Under this line are the records; write out word for word the part that begins at the line containing "### config.mk" and ends at the line containing "export ABC_AREA = 1", and no more.

(Collected data entries)
○ ○ ○ ○ ○

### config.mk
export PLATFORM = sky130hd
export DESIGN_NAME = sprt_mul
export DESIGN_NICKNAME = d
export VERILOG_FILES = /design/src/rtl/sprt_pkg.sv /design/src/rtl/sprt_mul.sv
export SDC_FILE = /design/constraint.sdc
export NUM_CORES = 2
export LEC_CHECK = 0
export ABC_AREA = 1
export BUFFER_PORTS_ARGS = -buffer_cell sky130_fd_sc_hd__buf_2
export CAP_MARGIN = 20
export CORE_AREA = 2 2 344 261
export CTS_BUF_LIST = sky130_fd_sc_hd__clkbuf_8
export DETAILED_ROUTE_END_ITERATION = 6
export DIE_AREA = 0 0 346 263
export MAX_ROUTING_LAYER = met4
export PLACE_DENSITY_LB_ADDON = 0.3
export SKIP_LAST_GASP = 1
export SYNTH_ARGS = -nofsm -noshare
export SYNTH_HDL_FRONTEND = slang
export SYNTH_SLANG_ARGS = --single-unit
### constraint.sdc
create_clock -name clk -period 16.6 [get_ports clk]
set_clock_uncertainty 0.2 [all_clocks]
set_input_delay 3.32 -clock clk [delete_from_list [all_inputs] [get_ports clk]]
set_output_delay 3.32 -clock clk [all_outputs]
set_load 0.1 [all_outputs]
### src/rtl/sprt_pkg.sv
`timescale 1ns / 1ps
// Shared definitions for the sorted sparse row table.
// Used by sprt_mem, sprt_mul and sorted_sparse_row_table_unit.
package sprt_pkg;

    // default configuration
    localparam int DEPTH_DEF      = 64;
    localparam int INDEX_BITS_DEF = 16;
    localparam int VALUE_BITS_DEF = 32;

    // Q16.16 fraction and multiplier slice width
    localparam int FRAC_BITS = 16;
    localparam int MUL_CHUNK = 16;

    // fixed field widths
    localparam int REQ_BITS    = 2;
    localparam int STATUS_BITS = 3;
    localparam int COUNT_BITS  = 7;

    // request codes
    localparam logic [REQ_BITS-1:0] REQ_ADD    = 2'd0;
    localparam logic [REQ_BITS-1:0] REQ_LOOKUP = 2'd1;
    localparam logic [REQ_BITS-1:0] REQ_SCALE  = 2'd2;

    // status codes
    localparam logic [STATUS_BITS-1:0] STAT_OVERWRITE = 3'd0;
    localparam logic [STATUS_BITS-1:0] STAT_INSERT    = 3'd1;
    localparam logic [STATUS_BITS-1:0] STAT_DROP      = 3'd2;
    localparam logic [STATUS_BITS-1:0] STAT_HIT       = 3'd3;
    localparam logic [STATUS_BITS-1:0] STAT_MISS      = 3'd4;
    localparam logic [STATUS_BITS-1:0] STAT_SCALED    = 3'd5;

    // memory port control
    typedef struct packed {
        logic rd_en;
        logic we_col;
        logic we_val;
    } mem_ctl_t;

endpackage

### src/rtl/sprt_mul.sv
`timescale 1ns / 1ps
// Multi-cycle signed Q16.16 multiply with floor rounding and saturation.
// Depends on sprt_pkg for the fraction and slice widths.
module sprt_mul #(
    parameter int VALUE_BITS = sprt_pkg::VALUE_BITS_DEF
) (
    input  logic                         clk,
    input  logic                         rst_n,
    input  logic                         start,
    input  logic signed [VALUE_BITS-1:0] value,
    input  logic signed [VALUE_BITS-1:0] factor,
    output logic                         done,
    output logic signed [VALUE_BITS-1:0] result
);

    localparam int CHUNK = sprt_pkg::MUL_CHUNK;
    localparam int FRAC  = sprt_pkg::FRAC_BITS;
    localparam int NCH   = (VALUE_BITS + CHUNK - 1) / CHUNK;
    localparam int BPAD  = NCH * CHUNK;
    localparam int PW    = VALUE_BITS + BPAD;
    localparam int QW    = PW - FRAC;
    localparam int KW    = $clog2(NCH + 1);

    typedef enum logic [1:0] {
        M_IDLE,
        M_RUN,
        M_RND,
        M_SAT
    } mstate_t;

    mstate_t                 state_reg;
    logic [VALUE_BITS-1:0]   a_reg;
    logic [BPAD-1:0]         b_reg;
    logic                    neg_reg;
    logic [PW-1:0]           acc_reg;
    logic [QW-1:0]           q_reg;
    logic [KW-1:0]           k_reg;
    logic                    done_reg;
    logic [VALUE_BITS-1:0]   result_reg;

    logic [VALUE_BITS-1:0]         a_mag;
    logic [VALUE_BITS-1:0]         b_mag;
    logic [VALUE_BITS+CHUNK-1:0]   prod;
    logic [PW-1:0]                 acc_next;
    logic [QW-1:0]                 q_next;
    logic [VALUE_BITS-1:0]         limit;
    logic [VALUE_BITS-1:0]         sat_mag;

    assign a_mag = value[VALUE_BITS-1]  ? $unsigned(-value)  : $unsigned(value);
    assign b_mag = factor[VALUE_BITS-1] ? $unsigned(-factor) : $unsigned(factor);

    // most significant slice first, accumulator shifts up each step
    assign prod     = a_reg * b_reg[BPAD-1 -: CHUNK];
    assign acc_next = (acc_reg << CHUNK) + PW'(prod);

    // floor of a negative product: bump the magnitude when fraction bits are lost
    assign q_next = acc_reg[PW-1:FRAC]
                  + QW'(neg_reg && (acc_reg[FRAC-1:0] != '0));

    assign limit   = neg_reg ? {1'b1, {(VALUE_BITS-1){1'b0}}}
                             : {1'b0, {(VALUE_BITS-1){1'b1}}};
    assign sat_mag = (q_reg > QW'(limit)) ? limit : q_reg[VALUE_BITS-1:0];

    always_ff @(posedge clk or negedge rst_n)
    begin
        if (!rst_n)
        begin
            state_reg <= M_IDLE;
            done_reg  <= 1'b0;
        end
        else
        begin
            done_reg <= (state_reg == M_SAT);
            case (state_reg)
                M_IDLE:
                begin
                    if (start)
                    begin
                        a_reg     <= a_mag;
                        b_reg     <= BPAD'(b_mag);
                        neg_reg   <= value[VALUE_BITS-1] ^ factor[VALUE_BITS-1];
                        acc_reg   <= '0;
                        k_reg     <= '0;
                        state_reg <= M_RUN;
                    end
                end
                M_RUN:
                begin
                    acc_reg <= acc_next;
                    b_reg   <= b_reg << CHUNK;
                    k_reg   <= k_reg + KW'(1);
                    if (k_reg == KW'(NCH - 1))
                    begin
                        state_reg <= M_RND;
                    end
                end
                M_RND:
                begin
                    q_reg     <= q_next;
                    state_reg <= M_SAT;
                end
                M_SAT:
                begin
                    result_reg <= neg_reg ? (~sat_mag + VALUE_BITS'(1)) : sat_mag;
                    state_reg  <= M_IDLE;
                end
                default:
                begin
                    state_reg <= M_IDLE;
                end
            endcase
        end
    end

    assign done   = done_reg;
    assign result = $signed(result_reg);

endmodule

○ ○ ○ ○ ○

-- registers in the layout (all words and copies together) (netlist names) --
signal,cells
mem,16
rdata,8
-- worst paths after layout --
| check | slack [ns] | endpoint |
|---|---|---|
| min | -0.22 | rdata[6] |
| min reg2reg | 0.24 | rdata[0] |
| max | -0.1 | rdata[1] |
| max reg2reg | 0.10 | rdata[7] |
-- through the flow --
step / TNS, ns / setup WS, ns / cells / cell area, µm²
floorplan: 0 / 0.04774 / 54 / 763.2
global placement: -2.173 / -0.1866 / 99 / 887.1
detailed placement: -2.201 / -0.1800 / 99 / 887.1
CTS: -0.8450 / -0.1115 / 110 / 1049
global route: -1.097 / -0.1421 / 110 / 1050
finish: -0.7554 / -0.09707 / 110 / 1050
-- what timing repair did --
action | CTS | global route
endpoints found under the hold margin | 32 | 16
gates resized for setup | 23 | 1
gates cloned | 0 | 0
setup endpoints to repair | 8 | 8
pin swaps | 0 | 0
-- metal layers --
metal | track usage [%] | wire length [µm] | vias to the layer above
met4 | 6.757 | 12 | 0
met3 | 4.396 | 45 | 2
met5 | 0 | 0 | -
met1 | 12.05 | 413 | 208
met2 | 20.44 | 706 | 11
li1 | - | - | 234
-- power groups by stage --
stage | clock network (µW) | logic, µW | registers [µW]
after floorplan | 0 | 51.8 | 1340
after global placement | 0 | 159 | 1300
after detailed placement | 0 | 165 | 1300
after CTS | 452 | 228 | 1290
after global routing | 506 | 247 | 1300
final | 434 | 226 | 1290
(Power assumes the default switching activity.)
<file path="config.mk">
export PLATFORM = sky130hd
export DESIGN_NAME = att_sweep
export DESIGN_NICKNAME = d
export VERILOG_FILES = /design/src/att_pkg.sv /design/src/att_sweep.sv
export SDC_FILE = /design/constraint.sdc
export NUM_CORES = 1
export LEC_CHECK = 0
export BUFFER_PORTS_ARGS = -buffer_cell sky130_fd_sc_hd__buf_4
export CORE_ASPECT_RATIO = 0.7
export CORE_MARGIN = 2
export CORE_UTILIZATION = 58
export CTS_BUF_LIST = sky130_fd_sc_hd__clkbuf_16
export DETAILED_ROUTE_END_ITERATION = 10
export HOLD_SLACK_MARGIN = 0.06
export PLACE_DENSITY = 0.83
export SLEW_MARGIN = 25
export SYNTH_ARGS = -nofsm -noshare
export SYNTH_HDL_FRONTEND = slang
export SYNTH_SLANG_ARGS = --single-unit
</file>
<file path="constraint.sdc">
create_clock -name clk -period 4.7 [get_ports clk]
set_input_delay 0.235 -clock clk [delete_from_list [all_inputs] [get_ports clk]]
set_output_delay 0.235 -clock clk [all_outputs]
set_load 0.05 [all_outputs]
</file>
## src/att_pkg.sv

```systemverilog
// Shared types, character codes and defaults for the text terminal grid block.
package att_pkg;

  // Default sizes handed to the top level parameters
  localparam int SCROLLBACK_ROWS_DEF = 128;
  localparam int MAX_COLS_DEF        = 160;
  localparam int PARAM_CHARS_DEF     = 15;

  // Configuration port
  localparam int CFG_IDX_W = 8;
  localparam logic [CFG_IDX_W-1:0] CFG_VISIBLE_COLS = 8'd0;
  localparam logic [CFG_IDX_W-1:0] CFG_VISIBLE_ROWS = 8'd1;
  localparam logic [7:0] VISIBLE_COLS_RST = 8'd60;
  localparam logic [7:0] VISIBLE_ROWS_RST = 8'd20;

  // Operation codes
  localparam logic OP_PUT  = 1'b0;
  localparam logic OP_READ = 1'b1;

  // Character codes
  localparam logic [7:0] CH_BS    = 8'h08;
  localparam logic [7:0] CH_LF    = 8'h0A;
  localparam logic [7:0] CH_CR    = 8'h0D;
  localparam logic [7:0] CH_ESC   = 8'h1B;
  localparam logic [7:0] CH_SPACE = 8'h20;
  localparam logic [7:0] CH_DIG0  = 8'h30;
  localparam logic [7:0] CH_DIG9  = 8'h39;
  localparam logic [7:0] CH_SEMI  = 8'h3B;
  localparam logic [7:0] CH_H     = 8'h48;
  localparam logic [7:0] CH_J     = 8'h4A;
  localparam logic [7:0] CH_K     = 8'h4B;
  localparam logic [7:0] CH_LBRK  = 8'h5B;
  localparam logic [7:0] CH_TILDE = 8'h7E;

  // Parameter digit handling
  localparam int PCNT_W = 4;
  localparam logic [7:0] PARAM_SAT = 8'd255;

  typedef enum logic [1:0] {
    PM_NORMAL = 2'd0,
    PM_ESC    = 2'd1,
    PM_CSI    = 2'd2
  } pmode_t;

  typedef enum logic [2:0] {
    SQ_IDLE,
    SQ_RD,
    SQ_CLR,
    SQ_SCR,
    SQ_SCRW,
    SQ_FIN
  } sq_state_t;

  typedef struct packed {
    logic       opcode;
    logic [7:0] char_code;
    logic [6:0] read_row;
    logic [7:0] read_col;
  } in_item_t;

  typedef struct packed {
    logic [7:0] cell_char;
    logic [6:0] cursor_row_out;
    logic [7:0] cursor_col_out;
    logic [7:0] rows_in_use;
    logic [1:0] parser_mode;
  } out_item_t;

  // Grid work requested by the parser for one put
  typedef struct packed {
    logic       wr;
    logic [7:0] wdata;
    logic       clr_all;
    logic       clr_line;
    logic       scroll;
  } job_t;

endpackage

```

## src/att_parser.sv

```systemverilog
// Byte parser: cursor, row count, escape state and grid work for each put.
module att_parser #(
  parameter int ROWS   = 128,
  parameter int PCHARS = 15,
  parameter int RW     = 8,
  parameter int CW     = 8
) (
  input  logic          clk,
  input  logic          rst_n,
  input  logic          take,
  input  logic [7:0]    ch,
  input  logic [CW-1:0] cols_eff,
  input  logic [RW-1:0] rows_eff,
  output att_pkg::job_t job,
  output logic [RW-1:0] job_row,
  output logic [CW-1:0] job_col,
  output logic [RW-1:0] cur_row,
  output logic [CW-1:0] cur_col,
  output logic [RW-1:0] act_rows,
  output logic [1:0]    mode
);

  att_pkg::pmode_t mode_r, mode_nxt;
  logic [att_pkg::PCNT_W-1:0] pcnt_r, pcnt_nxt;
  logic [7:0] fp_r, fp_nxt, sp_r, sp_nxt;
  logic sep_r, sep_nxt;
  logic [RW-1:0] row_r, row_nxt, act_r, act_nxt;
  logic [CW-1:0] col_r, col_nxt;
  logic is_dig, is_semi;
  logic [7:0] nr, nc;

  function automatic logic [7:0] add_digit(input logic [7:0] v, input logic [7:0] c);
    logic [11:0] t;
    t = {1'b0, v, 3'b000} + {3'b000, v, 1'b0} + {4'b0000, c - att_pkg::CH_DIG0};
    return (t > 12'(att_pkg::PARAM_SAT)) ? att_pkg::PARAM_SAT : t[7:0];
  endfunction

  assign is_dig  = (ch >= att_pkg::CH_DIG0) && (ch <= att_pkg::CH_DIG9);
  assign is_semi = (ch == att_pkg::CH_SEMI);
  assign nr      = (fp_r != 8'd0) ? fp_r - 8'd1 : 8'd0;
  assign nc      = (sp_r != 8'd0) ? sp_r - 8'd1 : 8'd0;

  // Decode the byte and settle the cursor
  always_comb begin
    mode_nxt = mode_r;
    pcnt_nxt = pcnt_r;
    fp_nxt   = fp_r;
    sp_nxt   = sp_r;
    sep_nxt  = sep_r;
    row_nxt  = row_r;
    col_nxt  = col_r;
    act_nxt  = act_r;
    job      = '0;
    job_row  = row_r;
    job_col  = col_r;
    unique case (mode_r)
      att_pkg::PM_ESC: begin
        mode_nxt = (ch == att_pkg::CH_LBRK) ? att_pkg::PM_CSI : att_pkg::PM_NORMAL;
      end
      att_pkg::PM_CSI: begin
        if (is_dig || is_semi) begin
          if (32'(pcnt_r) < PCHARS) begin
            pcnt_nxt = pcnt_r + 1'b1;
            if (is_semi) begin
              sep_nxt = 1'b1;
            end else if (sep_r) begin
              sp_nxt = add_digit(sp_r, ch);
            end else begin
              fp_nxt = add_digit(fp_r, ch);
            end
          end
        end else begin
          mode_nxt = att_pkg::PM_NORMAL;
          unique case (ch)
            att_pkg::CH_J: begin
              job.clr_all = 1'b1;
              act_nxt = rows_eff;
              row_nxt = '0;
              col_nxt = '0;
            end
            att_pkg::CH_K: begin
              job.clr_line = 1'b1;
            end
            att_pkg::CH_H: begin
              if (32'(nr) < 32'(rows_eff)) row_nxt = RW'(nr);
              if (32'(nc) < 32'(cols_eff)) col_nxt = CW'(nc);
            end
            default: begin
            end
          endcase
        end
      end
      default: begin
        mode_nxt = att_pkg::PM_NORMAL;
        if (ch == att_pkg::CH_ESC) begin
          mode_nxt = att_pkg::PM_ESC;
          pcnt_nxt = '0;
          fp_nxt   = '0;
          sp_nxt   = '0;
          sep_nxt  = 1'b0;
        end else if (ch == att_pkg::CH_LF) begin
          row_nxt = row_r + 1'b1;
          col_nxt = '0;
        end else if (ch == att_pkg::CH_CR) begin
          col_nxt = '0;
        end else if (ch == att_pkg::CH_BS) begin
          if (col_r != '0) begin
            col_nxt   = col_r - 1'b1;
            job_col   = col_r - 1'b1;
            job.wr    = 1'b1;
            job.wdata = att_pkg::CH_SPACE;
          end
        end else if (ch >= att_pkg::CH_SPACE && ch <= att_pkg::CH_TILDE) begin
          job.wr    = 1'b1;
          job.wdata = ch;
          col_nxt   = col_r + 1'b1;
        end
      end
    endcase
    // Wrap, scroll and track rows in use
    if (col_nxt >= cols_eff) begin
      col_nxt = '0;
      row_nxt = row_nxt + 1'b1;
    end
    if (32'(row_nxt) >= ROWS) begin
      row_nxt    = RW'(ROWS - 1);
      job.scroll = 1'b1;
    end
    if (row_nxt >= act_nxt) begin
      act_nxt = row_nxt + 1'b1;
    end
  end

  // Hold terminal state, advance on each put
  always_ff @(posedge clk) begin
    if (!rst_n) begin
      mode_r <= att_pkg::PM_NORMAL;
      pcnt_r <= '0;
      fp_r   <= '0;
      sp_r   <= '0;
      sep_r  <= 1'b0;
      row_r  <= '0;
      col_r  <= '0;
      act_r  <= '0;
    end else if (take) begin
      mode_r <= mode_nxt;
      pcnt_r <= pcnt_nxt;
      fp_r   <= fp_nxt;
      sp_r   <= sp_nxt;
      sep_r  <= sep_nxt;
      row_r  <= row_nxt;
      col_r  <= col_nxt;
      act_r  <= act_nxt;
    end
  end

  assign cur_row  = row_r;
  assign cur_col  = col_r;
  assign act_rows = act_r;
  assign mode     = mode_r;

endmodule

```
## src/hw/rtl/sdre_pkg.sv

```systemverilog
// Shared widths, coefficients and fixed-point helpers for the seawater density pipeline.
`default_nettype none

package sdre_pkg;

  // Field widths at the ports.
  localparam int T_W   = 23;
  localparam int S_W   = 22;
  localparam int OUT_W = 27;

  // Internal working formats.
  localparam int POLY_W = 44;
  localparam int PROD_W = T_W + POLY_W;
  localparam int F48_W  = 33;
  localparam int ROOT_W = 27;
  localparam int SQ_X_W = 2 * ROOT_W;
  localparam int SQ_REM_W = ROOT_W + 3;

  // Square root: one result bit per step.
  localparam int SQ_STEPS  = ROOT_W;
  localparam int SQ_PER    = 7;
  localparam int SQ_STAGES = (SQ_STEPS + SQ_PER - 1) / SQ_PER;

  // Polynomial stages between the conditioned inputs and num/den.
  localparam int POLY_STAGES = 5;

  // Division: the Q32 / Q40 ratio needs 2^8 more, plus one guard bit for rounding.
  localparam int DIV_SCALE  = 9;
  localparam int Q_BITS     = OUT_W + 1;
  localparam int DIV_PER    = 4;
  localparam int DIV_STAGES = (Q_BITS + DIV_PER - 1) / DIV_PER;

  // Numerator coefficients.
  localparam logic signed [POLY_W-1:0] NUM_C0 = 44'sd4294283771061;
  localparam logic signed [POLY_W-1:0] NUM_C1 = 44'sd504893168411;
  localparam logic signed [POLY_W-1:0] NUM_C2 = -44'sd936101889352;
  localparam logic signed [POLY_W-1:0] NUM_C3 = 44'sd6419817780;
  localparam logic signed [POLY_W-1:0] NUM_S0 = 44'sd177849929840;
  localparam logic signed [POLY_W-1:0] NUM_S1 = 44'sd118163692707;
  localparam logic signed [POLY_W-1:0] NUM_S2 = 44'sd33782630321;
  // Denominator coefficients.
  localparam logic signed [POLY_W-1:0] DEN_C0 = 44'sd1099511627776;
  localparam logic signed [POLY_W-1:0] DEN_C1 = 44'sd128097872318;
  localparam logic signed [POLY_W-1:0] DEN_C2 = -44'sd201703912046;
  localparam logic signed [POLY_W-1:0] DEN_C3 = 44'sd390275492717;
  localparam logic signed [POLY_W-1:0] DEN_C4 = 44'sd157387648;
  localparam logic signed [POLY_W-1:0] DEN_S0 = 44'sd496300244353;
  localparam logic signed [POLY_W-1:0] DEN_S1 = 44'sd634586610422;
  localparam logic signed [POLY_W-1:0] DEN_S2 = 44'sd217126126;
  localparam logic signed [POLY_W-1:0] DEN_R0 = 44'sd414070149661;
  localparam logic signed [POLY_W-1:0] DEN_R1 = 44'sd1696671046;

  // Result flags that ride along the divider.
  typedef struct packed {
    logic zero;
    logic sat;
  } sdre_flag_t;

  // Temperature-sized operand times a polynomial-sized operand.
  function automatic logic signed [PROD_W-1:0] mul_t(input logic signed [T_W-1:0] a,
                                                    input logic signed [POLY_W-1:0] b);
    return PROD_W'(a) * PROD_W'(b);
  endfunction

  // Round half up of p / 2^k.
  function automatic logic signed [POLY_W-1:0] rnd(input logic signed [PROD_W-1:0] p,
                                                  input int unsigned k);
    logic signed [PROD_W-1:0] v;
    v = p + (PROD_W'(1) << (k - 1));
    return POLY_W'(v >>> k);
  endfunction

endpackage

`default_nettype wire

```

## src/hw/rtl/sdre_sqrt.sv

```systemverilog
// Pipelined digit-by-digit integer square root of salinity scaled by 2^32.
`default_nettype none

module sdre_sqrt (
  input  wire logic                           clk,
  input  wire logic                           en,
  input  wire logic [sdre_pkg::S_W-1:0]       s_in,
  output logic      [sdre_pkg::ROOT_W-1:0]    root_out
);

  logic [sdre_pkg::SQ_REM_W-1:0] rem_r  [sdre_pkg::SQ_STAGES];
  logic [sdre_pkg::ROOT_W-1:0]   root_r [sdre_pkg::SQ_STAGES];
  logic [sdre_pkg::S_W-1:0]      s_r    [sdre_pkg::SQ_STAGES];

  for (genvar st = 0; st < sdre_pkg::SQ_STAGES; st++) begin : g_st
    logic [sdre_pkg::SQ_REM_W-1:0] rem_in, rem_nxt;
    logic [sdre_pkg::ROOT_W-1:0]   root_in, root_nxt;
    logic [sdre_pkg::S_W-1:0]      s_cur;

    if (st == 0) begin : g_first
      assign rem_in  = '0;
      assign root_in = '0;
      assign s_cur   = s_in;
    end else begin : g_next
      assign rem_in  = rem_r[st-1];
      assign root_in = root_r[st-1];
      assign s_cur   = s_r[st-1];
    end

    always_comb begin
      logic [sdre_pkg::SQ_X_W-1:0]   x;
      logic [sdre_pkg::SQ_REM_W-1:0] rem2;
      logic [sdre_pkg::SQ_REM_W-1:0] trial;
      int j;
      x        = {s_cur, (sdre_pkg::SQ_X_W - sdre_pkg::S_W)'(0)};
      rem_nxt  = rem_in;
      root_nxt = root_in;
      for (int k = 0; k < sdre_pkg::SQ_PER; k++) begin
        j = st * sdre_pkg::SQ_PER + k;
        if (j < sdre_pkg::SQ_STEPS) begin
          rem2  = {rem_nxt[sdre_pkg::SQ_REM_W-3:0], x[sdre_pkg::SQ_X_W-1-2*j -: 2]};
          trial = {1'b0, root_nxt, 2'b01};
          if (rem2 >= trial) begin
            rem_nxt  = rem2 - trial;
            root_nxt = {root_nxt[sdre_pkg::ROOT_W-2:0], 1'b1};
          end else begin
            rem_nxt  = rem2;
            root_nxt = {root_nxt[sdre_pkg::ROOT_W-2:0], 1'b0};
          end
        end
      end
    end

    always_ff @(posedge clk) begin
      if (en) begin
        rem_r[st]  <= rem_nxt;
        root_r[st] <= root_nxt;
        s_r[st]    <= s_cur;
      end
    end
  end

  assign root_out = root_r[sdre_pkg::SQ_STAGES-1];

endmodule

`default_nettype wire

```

○ ○ ○ ○ ○

### Answer section
### config.mk
export PLATFORM = sky130hd
export DESIGN_NAME = sprt_mul
export DESIGN_NICKNAME = d
export VERILOG_FILES = /design/src/rtl/sprt_pkg.sv /design/src/rtl/sprt_mul.sv
export SDC_FILE = /design/constraint.sdc
export NUM_CORES = 2
export LEC_CHECK = 0
export ABC_AREA = 1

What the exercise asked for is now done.